SEATTLE claims to "...[achieve] the best of both worlds: The scalability of IP combined with the simplicity of Ethernet." On one hand, Ethernet is simple to manage thanks to flat addressing. On the other hand, Ethernet doesn't scale well -- Ethernet bridges use broadcast messages (e.g. ARP requests and DHCP) & paths need to be a spanning tree. To reconcile this problem, network admins break up their large networks into small Ethernet networks connected by IP or use VLANs. The authors assert that both of those solutions are not good enough (inefficient and harder to manage since you need to worry about addressing). SEATTLE is intended to provide the same simple plug-and-play semantics of Ethernet, but also scale well to large networks.
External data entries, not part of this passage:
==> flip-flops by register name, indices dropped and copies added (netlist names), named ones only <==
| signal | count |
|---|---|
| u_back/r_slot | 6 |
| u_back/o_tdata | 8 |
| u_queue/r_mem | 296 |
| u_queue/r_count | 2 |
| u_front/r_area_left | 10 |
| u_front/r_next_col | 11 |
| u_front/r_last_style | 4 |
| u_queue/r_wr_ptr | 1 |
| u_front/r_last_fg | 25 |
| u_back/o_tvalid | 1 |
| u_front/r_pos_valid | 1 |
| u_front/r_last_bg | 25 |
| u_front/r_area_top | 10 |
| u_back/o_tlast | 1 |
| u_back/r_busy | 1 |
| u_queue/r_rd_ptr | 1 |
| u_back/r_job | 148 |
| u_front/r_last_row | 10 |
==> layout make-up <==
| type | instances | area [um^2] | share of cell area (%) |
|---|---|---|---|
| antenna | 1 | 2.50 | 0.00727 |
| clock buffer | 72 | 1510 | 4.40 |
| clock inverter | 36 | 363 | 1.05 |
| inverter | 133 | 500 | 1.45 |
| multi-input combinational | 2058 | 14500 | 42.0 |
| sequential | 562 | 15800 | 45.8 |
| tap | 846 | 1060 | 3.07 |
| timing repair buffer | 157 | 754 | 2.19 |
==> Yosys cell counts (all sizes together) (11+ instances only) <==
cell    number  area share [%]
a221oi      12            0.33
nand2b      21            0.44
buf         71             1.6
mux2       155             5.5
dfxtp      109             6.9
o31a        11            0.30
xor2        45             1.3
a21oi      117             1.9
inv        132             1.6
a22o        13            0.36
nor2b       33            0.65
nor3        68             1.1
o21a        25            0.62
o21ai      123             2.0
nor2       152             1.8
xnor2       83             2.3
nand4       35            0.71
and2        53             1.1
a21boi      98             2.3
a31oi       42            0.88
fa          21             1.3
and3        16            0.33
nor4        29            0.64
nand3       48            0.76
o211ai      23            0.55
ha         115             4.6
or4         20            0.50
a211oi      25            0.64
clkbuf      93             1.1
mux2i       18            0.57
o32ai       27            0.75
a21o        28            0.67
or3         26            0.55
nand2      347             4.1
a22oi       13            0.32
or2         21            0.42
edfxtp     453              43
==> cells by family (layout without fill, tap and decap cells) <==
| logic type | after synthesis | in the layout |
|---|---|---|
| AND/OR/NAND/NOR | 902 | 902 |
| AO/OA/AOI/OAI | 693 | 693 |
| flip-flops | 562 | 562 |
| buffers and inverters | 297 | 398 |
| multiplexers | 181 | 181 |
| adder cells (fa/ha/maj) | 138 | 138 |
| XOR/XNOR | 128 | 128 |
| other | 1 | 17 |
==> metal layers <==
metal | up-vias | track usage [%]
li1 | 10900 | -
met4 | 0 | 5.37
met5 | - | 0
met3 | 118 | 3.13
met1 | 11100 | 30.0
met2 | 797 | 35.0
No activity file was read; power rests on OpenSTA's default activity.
--- src/rtl/core/frac_pkg.sv ---
// shared constants, codes and command/status types of the fraction reduce block
// no dependencies
package frac_pkg;

   localparam int OPERAND_WIDTH = 16;
   localparam int FIELD_W       = 16;
   localparam int NUM_W         = 33;
   localparam int DEN_W         = 32;
   localparam int PROD_W        = 2 * OPERAND_WIDTH;
   localparam int SUM_W         = PROD_W + 1;
   localparam int WORK_W        = (SUM_W > NUM_W) ? SUM_W : NUM_W;
   localparam int CNT_W         = $clog2(WORK_W + 1);

   localparam int REQ_DATA_W    = 4 * FIELD_W;
   localparam int REQ_USER_W    = 2;
   localparam int RSP_PAD_W     = ((NUM_W + DEN_W + 7) / 8) * 8 - NUM_W - DEN_W;
   localparam int RSP_DATA_W    = NUM_W + DEN_W + RSP_PAD_W;
   localparam int RSP_USER_W    = 1;

   typedef enum logic [1:0] {
      OP_ADD,
      OP_SUB,
      OP_MUL,
      OP_DIV
   } frac_op_type;

   typedef enum logic [1:0] {
      MSEL_NUM1,
      MSEL_NUM2,
      MSEL_DEN
   } frac_msel_type;

   typedef enum logic [3:0] {
      S_IDLE,
      S_MUL_1,
      S_MUL_2,
      S_MUL_3,
      S_COMBINE,
      S_CHECK,
      S_TWOS,
      S_GCD,
      S_DIV,
      S_FINISH
   } frac_state_type;

   typedef struct packed {
      logic          load;
      logic          mul_en;
      frac_msel_type mul_sel;
      logic          combine;
      logic          twos_step;
      logic          gcd_step;
      logic          div_init;
      logic          div_step;
      logic          out_load;
   } frac_cmd_type;

   typedef struct packed {
      logic den_zero;
      logic num_zero;
      logic both_even;
      logic gcd_equal;
      logic div_last;
      logic out_free;
   } frac_stat_type;

endpackage

--- src/rtl/core/frac_datapath.sv ---
// datapath: operand registers, shared multiplier, sign-magnitude add, binary gcd,
// dual restoring divider and output register; depends on frac_pkg
module frac_datapath (
   input  logic                               clock,
   input  logic                               reset,
   input  logic [frac_pkg::REQ_DATA_W-1:0]    req_tdata,
   input  logic [frac_pkg::REQ_USER_W-1:0]    req_tuser,
   input  frac_pkg::frac_cmd_type             cmd,
   output frac_pkg::frac_stat_type            stat,
   output logic                               rsp_tvalid,
   input  logic                               rsp_tready,
   output logic [frac_pkg::RSP_DATA_W-1:0]    rsp_tdata,
   output logic [frac_pkg::RSP_USER_W-1:0]    rsp_tuser
);
   import frac_pkg::*;

   typedef struct packed {
      logic                     neg;
      logic [OPERAND_WIDTH-1:0] mag;
   } frac_sm_type;

   function automatic frac_sm_type to_sm(input logic [FIELD_W-1:0] raw);
      logic [OPERAND_WIDTH-1:0] v;
      frac_sm_type              r;
      v     = OPERAND_WIDTH'(raw);
      r.neg = v[OPERAND_WIDTH-1];
      r.mag = r.neg ? (~v + 1'b1) : v;
      return r;
   endfunction

   frac_op_type       op_ff;
   frac_sm_type       a_ff, b_ff, c_ff, d_ff;
   logic [PROD_W-1:0] t1_mag_ff, t2_mag_ff, den_mag_ff;
   logic              t1_neg_ff, t2_neg_ff, den_neg_ff;
   logic [WORK_W-1:0] num_mag_ff;
   logic              num_neg_ff;
   logic [WORK_W-1:0] u_ff, v_ff, g_ff;
   logic [CNT_W-1:0]  k_ff, cnt_ff;
   logic [WORK_W-1:0] qn_ff, qd_ff, rn_ff, rd_ff;
   logic              rsp_valid_ff;
   logic [NUM_W-1:0]  res_num_ff;
   logic [DEN_W-1:0]  res_den_ff;
   logic              status_ff;

   // multiplier operand select
   frac_sm_type       mx, my;
   logic [PROD_W-1:0] prod;
   logic              prod_neg;

   always_comb begin
      case (cmd.mul_sel)
         MSEL_NUM1: begin
            mx = a_ff;
            my = (op_ff == OP_MUL) ? c_ff : d_ff;
         end
         MSEL_NUM2: begin
            mx = b_ff;
            my = c_ff;
         end
         default: begin
            mx = b_ff;
            my = (op_ff == OP_DIV) ? c_ff : d_ff;
         end
      endcase
      prod     = PROD_W'(mx.mag) * PROD_W'(my.mag);
      prod_neg = (prod != '0) && (mx.neg ^ my.neg);
   end

   // sign-magnitude add of the two numerator terms
   logic [WORK_W-1:0] e1, e2, sum_mag;
   logic              sum_neg;

   always_comb begin
      e1 = WORK_W'(t1_mag_ff);
      e2 = WORK_W'(t2_mag_ff);
      if (t1_neg_ff == t2_neg_ff) begin
         sum_mag = e1 + e2;
         sum_neg = t1_neg_ff;
      end else if (e1 >= e2) begin
         sum_mag = e1 - e2;
         sum_neg = t1_neg_ff;
      end else begin
         sum_mag = e2 - e1;
         sum_neg = t2_neg_ff;
      end
      if (sum_mag == '0) begin
         sum_neg = 1'b0;
      end
   end

   // restoring divider trial subtracts
   logic [WORK_W:0] tn, td;
   logic            fit_n, fit_d;

   always_comb begin
      tn    = {rn_ff, qn_ff[WORK_W-1]};
      td    = {rd_ff, qd_ff[WORK_W-1]};
      fit_n = tn >= {1'b0, g_ff};
      fit_d = td >= {1'b0, g_ff};
   end

   // signed result fields
   logic [WORK_W-1:0] wn, wd;

   always_comb begin
      wn = num_neg_ff ? ('0 - qn_ff) : qn_ff;
      wd = den_neg_ff ? ('0 - qd_ff) : qd_ff;
   end

   always_ff @(posedge clock) begin
      if (cmd.load) begin
         op_ff <= frac_op_type'(req_tuser);
         a_ff  <= to_sm(req_tdata[FIELD_W-1:0]);
         b_ff  <= to_sm(req_tdata[2*FIELD_W-1:FIELD_W]);
         c_ff  <= to_sm(req_tdata[3*FIELD_W-1:2*FIELD_W]);
         d_ff  <= to_sm(req_tdata[4*FIELD_W-1:3*FIELD_W]);
      end
      if (cmd.mul_en) begin
         case (cmd.mul_sel)
            MSEL_NUM1: begin
               t1_mag_ff <= prod;
               t1_neg_ff <= prod_neg;
            end
            MSEL_NUM2: begin
               if (op_ff == OP_ADD || op_ff == OP_SUB) begin
                  t2_mag_ff <= prod;
                  t2_neg_ff <= prod_neg ^ ((op_ff == OP_SUB) && (prod != '0));
               end else begin
                  t2_mag_ff <= '0;
                  t2_neg_ff <= 1'b0;
               end
            end
            default: begin
               den_mag_ff <= prod;
               den_neg_ff <= prod_neg;
            end
         endcase
      end
      if (cmd.combine) begin
         num_mag_ff <= sum_mag;
         num_neg_ff <= sum_neg;
         u_ff       <= sum_mag;
         v_ff       <= WORK_W'(den_mag_ff);
         k_ff       <= '0;
      end else if (cmd.twos_step) begin
         u_ff <= u_ff >> 1;
         v_ff <= v_ff >> 1;
         k_ff <= k_ff + 1'b1;
      end else if (cmd.gcd_step) begin
         if (!u_ff[0]) begin
            u_ff <= u_ff >> 1;
         end else if (!v_ff[0]) begin
            v_ff <= v_ff >> 1;
         end else if (u_ff > v_ff) begin
            u_ff <= u_ff - v_ff;
         end else begin
            v_ff <= v_ff - u_ff;
         end
      end
      if (cmd.div_init) begin
         g_ff   <= u_ff << k_ff;
         qn_ff  <= num_mag_ff;
         qd_ff  <= WORK_W'(den_mag_ff);
         rn_ff  <= '0;
         rd_ff  <= '0;
         cnt_ff <= '0;
      end else if (cmd.div_step) begin
         rn_ff  <= fit_n ? WORK_W'(tn - {1'b0, g_ff}) : tn[WORK_W-1:0];
         rd_ff  <= fit_d ? WORK_W'(td - {1'b0, g_ff}) : td[WORK_W-1:0];
         qn_ff  <= {qn_ff[WORK_W-2:0], fit_n};
         qd_ff  <= {qd_ff[WORK_W-2:0], fit_d};
         cnt_ff <= cnt_ff + 1'b1;
      end
      if (cmd.out_load) begin
         if (den_mag_ff == '0) begin
            res_num_ff <= '0;
            res_den_ff <= '0;
            status_ff  <= 1'b1;
         end else if (num_mag_ff == '0) begin
            res_num_ff <= '0;
            res_den_ff <= DEN_W'(1);
            status_ff  <= 1'b0;
         end else begin
            res_num_ff <= wn[NUM_W-1:0];
            res_den_ff <= wd[DEN_W-1:0];
            status_ff  <= 1'b0;
         end
      end
   end

   always_ff @(posedge clock) begin
      if (reset) begin
         rsp_valid_ff <= 1'b0;
      end else if (cmd.out_load) begin
         rsp_valid_ff <= 1'b1;
      end else if (rsp_tready) begin
         rsp_valid_ff <= 1'b0;
      end
   end

   always_comb begin
      stat.den_zero  = (den_mag_ff == '0);
      stat.num_zero  = (num_mag_ff == '0);
      stat.both_even = !u_ff[0] && !v_ff[0];
      stat.gcd_equal = u_ff[0] && v_ff[0] && (u_ff == v_ff);
      stat.div_last  = (cnt_ff == CNT_W'(WORK_W - 1));
      stat.out_free  = !rsp_valid_ff || rsp_tready;
   end

   assign rsp_tvalid = rsp_valid_ff;
   assign rsp_tdata  = {{RSP_PAD_W{1'b0}}, res_den_ff, res_num_ff};
   assign rsp_tuser  = status_ff;

endmodule

--- src/rtl/core/frac_ctrl.sv ---
// controller state machine sequencing multiply, add, gcd and divide steps
// depends on frac_pkg
module frac_ctrl (
   input  logic                    clock,
   input  logic                    reset,
   input  logic                    req_tvalid,
   output logic                    req_tready,
   input  frac_pkg::frac_stat_type stat,
   output frac_pkg::frac_cmd_type  cmd
);
   import frac_pkg::*;

   frac_state_type state_ff, state_in;

   always_ff @(posedge clock) begin
      if (reset) begin
         state_ff <= S_IDLE;
      end else begin
         state_ff <= state_in;
      end
   end

   always_comb begin
      state_in    = state_ff;
      cmd         = '0;
      cmd.mul_sel = MSEL_NUM1;
      req_tready  = 1'b0;
      case (state_ff)
         S_IDLE: begin
            req_tready = 1'b1;
            if (req_tvalid) begin
               cmd.load = 1'b1;
               state_in = S_MUL_1;
            end
         end
         S_MUL_1: begin
            cmd.mul_en  = 1'b1;
            cmd.mul_sel = MSEL_NUM1;
            state_in    = S_MUL_2;
         end
         S_MUL_2: begin
            cmd.mul_en  = 1'b1;
            cmd.mul_sel = MSEL_NUM2;
            state_in    = S_MUL_3;
         end
         S_MUL_3: begin
            cmd.mul_en  = 1'b1;
            cmd.mul_sel = MSEL_DEN;
            state_in    = S_COMBINE;
         end
         S_COMBINE: begin
            cmd.combine = 1'b1;
            state_in    = S_CHECK;
         end
         S_CHECK: begin
            if (stat.den_zero || stat.num_zero) begin
               state_in = S_FINISH;
            end else begin
               state_in = S_TWOS;
            end
         end
         S_TWOS: begin
            if (stat.both_even) begin
               cmd.twos_step = 1'b1;
            end else begin
               state_in = S_GCD;
            end
         end
         S_GCD: begin
            if (stat.gcd_equal) begin
               cmd.div_init = 1'b1;
               state_in     = S_DIV;
            end else begin
               cmd.gcd_step = 1'b1;
            end
         end
         S_DIV: begin
            cmd.div_step = 1'b1;
            if (stat.div_last) begin
               state_in = S_FINISH;
            end
         end
         S_FINISH: begin
            if (stat.out_free) begin
               cmd.out_load = 1'b1;
               state_in     = S_IDLE;
            end
         end
         default: begin
            state_in = S_IDLE;
         end
      endcase
   end

endmodule

--- src/rtl/core/fraction_arithmetic_reduce.sv ---
// Adds, subtracts, multiplies or divides two signed 16-bit fractions and reduces the
// result to lowest terms by the gcd of the magnitudes; signs stay as computed, a zero
// numerator gives 0/1 and a zero denominator gives 0/0 with status set. One item is in
// work at a time: the products take turns on one shared multiplier, then come an add, a check,
// a binary gcd that takes one shift or subtract per cycle on the 33-bit magnitudes, then a
// restoring division of both parts at once (zero results skip gcd and divide). The
// finished result sits in an output register, so the next item is taken while it waits.
// depends on frac_pkg, frac_ctrl, frac_datapath
module fraction_arithmetic_reduce (
   input  logic                            clock,
   input  logic                            reset,
   input  logic                            req_tvalid,
   output logic                            req_tready,
   input  logic [frac_pkg::REQ_DATA_W-1:0] req_tdata,  // num_a, den_a, num_b, den_b
   input  logic [frac_pkg::REQ_USER_W-1:0] req_tuser,  // cmd
   output logic                            rsp_tvalid,
   input  logic                            rsp_tready,
   output logic [frac_pkg::RSP_DATA_W-1:0] rsp_tdata,  // res_num, res_den, zero pad
   output logic [frac_pkg::RSP_USER_W-1:0] rsp_tuser   // status
);
   import frac_pkg::*;

   frac_cmd_type  cmd;
   frac_stat_type stat;

   frac_ctrl u_ctrl (
      .clock      (clock),
      .reset      (reset),
      .req_tvalid (req_tvalid),
      .req_tready (req_tready),
      .stat       (stat),
      .cmd        (cmd)
   );

   frac_datapath u_datapath (
      .clock      (clock),
      .reset      (reset),
      .req_tdata  (req_tdata),
      .req_tuser  (req_tuser),
      .cmd        (cmd),
      .stat       (stat),
      .rsp_tvalid (rsp_tvalid),
      .rsp_tready (rsp_tready),
      .rsp_tdata  (rsp_tdata),
      .rsp_tuser  (rsp_tuser)
   );

   // error results carry zero fields
   assert property (@(posedge clock) disable iff (reset)
      rsp_tvalid && rsp_tuser[0] |-> rsp_tdata == '0)
      else $error("error result with nonzero fields");

   // a good result never has a zero denominator
   assert property (@(posedge clock) disable iff (reset)
      rsp_tvalid && !rsp_tuser[0] |-> rsp_tdata[NUM_W+DEN_W-1:NUM_W] != '0)
      else $error("good result with zero denominator");

   // busy right after a transfer in
   assert property (@(posedge clock) disable iff (reset)
      req_tvalid && req_tready |=> !req_tready)
      else $error("input ready right after a transfer");

endmodule

--- config.mk ---
export PLATFORM = sky130hd
export DESIGN_NAME = fraction_arithmetic_reduce
export DESIGN_NICKNAME = d
export VERILOG_FILES = /design/src/rtl/core/frac_pkg.sv /design/src/rtl/core/frac_datapath.sv /design/src/rtl/core/frac_ctrl.sv /design/src/rtl/core/fraction_arithmetic_reduce.sv
export SDC_FILE = /design/constraint.sdc
export NUM_CORES = 2
export LEC_CHECK = 0
export ABC_AREA = 1
export BUFFER_PORTS_ARGS = -buffer_cell sky130_fd_sc_hd__buf_2
export CAP_MARGIN = 20
export CELL_PAD_IN_SITES_DETAIL_PLACEMENT = 1
export CELL_PAD_IN_SITES_GLOBAL_PLACEMENT = 1
export CORE_MARGIN = 4
export CORE_UTILIZATION = 30
export DETAILED_ROUTE_END_ITERATION = 8
export GPL_ROUTABILITY_DRIVEN = 0
export PLACE_DENSITY_LB_ADDON = 0.25
export SETUP_SLACK_MARGIN = 0.15
export SYNTH_ARGS = -nofsm -noshare
export SYNTH_HDL_FRONTEND = slang
export SYNTH_SLANG_ARGS = --single-unit
--- constraint.sdc ---
create_clock -name clock -period 7.3 [get_ports clock]
set_clock_uncertainty 0.1 [all_clocks]
set_input_delay 1.46 -clock clock [delete_from_list [all_inputs] [get_ports clock]]
set_output_delay 1.46 -clock clock [all_outputs]
set_load 0.03 [all_outputs]
==> results by group <==
Run status
  • Status: finished clean

Floorplan
  • Die W: 412 um
  • Die height: 412 um
  • Initial Util: 0.303
  • FP Rows: ~150
  • Core Area: 0.161 mm2
  • # IOs: roughly 150
  • Die area: 0.169 mm2

STA
  • Fin crit period: 7.00 ns
  • Final hold viol count: 0
  • Slew @ Worst Pin: 1.03 ns
  • Slew HR: 0.309
  • Fin. max-slew vios: 0
  • Final setup fails: 0
  • Fmax: between 100 and 150 MHz
  • RSZ-0062 raised after global routing: yes
  • TNS Setup: 0 ns
  • Period utilization: 0.960
  • Min Hold Slack: 0.369 ns

Logic synthesis
  • FFs w/ async S/R, synth: 0
  • Synth area leaders: edfxtp_1 27%, nand2_1 12%, ha_1 8.8%, inv_1 8.5%, fa_1 8.2%
  • Synth area leader: edfxtp_1
  • Synth Instances: 6639
  • Syn avg cell area: 7.36 um2
  • Top cell type's share of synthesized area: 0.266
  • Flops & latches, synth: 517
  • Number of synthesized flops with an enable pin: 432
  • Yosys warning total: 0
  • Top-count cell post-synth: nand2_1
  • Cell Area, Synth: 0.0489 mm2
  • Synth cell types: 64
  • Synth Flop Type: edfxtp_1
  • Most common library cells after synthesis: 1525 x nand2_1, 1112 x inv_1, 658 x nor2_1
  • Sequential area share after synthesis: 0.300

Clock network
  • Clock slew seen by the registers of the worst setup and hold paths: 0.06 ns
  • Maximum root-to-sink buffer count: 3
  • Clock Sinks: 517
  • CTS root buffer: clkbuf_16
  • CTS tree: built
  • Clk_lat worst skew: about 0.70 ns
  • Hold_buf cts: 0
  • H-tree Lvls: 3
  • Total CTS buffers: 67

Cells and area
  • Fill cells: 19992
  • Area grow syn2layout: 15.1%
  • Nets: about 7500
  • Share of cells above drive strength 1: 0.109

Critical path
  • Critical Path RT: 7.62 ns
  • Most used cell, CP: fa_1
  • CP endpoint kind: register
  • Max FO, Critical Path: 8
  • Type of the worst setup path: register to register
  • Arrival time worst endpoint: ~7.3 ns
  • Startpoint Class: register
  • Slowest CP cell: fa_1
  • CP peak stage delay: about 0.59 ns

Drt
  • Vias per inst: between 5 and 6
  • Vias: roughly 46000
  • First drt pass iteration count: 5
  • Detailed Route WL: 197000 um
  • Initial DRC Count: roughly 2800
  • Drt wl/cell: roughly 22 um
  • Antenna Violating Nets Remaining: 0
  • Remaining DRCs: 0

GRT
  • First-pass GRT wire length: 290000 um
  • Initial antenna violation count: 7
  • Remaining global-route overflow: 0
  • Pin count of the biggest net entering global routing: 75
  • Vias in the first global route: around 47000
  • GRT Overall Usage: 0.224

Placed design
  • DP Wirelength: around 160000 um
  • PortBufs: 137

Job
  • Number of max-cap violations: 0

Hold path
  • Hold crit path type: register to register
cell type report:
cell class              instances  area (um2)  share of cell area
inverters                    1145        4340              0.0772
diodes                          5        12.5            0.000223
clock buffers                  84        1820              0.0324
multi-input cells            4772       29600               0.526
repair inverters                1        8.76            0.000156
repair buffers                345        2500              0.0445
clock inverters                40         563              0.0100
flip-flops and latches        517       14700               0.261
well taps                    2160        2700              0.0481
worst max-delay path: cells and delay by family (launching register included):
kind / cells / cell delay (ns)
fa+ha+maj: 7 / 3.46
compound gates: 1 / 0.20
buf+inv: 10 / 0.86
simple gates: 13 / 1.60
flops: 1 / 0.36
xor+xnor: 1 / 0.14
per-stage QoR:
stage | instance area (um2) | cells | utilization | worst slack (ns)
3_5_place_dp | 52500 | 8886 | 0.326 | 0.0136
3_3_place_gp | 52500 | 8886 | 0.326 | 0.142
5_1_grt | 56200 | 9065 | 0.349 | 0.0460
4_1_cts | 55000 | 9014 | 0.341 | 0.171
6_report | 56200 | 9069 | 0.349 | 0.296
2_1_floorplan | 48900 | 6645 | - | 0.461
cells by family after synthesis:
logic type,synth area share
other,0.0000768
AOI/OAI and AO/OA,0.135
muxes,0.00328
adders and majority gates,0.170
buffers and inverters,0.110
DFF,0.300
and+or+nand+nor,0.240
xor gates and xnor gates,0.0412
state kept, by name, summed over array words and instances (netlist names), 32 cells and up:
register               cells
u_datapath.res_num_ff     33
u_datapath.num_mag_ff     33
u_datapath.den_mag_ff     32
u_datapath.res_den_ff     32
u_datapath.rd_ff          33
u_datapath.v_ff           33
u_datapath.g_ff           33
u_datapath.rn_ff          33
u_datapath.qd_ff          33
u_datapath.t2_mag_ff      32
u_datapath.qn_ff          33
u_datapath.t1_mag_ff      32
u_datapath.u_ff           33
metal layers:
layer / GRT usage / part of all wire
met5: 0 / 0.000061
met4: 0.0825 / 0.041
met3: 0.0235 / 0.043
met2: 0.381 / 0.48
met1: 0.295 / 0.44
path summary, 6_finish.rpt:
| kind | slack [ns] | startpoint | to | cells after the start |
|---|---|---|---|---|
| max | 0.30 | u_ctrl.state_ff[2] | u_datapath.t2_neg_ff | 32 |
| min | 0.37 | u_datapath.cnt_ff[5] | u_datapath.cnt_ff[5] | 1 |
| max reg2reg | 0.30 | u_ctrl.state_ff[2] | u_datapath.t2_neg_ff | 32 |
| min reg2reg | 0.37 | u_datapath.cnt_ff[5] | u_datapath.cnt_ff[5] | 1 |
layout by cell type (no fill, tap or decap), drive strengths merged, types with 26 or more instances in the layout:
master	instances
buf	340
nor2	695
fa	201
a21oi	432
edfxtp	432
clkinv	32
nor3	95
o21ai	525
nand4	57
nor4	34
xor2	166
nand3	299
dfxtp	85
nand2	1570
o21bai	26
clkbuf	89
ha	343
xnor2	64
o211ai	53
o22ai	37
inv	1137
repair_timing:
item,in CTS,in global routing
cloned,0,10
setup buffers,4,38
endpoints found under the setup margin,3,15
pin swaps,6,69
gates resized for setup,29,202
Power is left out: the tool's default activity adds up to more than one toggle a clock period on the data nets, which glitch-free logic cannot reach.
## config.mk

```make
export PLATFORM = sky130hd
export DESIGN_NAME = gpfb_front
export DESIGN_NICKNAME = d
export VERILOG_FILES = /design/src/rtl/gpfb_pkg.sv /design/src/rtl/gpfb_front.sv
export SDC_FILE = /design/constraint.sdc
export NUM_CORES = 2
export LEC_CHECK = 0
export BUFFER_PORTS_ARGS = -buffer_cell sky130_fd_sc_hd__buf_2
export CAP_MARGIN = 20
export CORE_ASPECT_RATIO = 0.9
export CORE_MARGIN = 2
export CORE_UTILIZATION = 50
export CTS_CLUSTER_SIZE = 30
export DETAILED_ROUTE_END_ITERATION = 8
export HOLD_SLACK_MARGIN = 0.15
export PLACE_DENSITY_LB_ADDON = 0.12
export SLEW_MARGIN = 15
export SYNTH_ARGS = -nofsm -noshare
export SYNTH_HDL_FRONTEND = slang
export SYNTH_SLANG_ARGS = --single-unit
export TNS_END_PERCENT = 1
```

## constraint.sdc

```tcl
create_clock -name clk -period 13.5 [get_ports clk]
set_clock_uncertainty 0.2 [all_clocks]
set_input_delay 0 -clock clk [delete_from_list [all_inputs] [get_ports clk]]
set_output_delay 0 -clock clk [all_outputs]
set_load 0.02 [all_outputs]
```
[ to be done: further summarization ]

My criticisms of their simulations:

-- For the packet-level simulation, they start with a real LBNL trace and then inject extra traffic into it. They have fake hosts sending traffic to random destinations. I find this curious considering they make this earlier claim: "In enterprise networks, hosts typically communicate with a small number of other hosts [5], making caching highly effective."
-- They also have to make some kludgy assumptions about the number of hosts connected to each switch due to the anonymization of the traces. I suppose they can't really help that, it's a general field problem.
-- They have really huge error bars in many of their graphs. Is this normal for network simulations due to the nature of error in the physical links etc? Notably, the SEATTLE results have tight error bars even when ROFL and ETH have huge ones (e.g Fig 5a and 5c)...is their simulation somehow skewed for their own results?

Sorry about the lack of summaries......I had prelims on Tuesday and have two papers due Friday......multi-tasking is not going so well.

Monday, September 7, 2009

Congestion Avoidance and Control

[Paper Link]

Networks at the time were suffering from widespread congestion, despite the fact that the TCP specification had a theoretically correct description of how to avoid it. The principle they wish to adhere to is the 'conservation of packets' principle, which states that a new packet should not be transmitted until another packet has left the network. Since the protocol itself adheres to conservation of packets but networks at the time were still failing due to load, then they observe that this must be due to implementation bugs. Thanks to the bugs, one of the following three things happens: a connection doesn't get to equilibrium, a sender injects a new packet before one has exited, or an equilibrium can't be reached because of resource limits.

Descriptions of the changes they made to the 4BSD TCP implementation:

Slow-start. A connection can potentially not get to equilibrium if it acts wonky on startup. A host doesn't send its next packet until it's received an ACK. However, if restarted hosts start off firing off packets really fast and then throttle downwards, or starts at 0 and has no defined way of going upwards, that can cause the connection to not be at equilibrium. Instead, slow-start gradually increases the number of packets being sent. It starts at 1 and increases as more and more ACKs come back.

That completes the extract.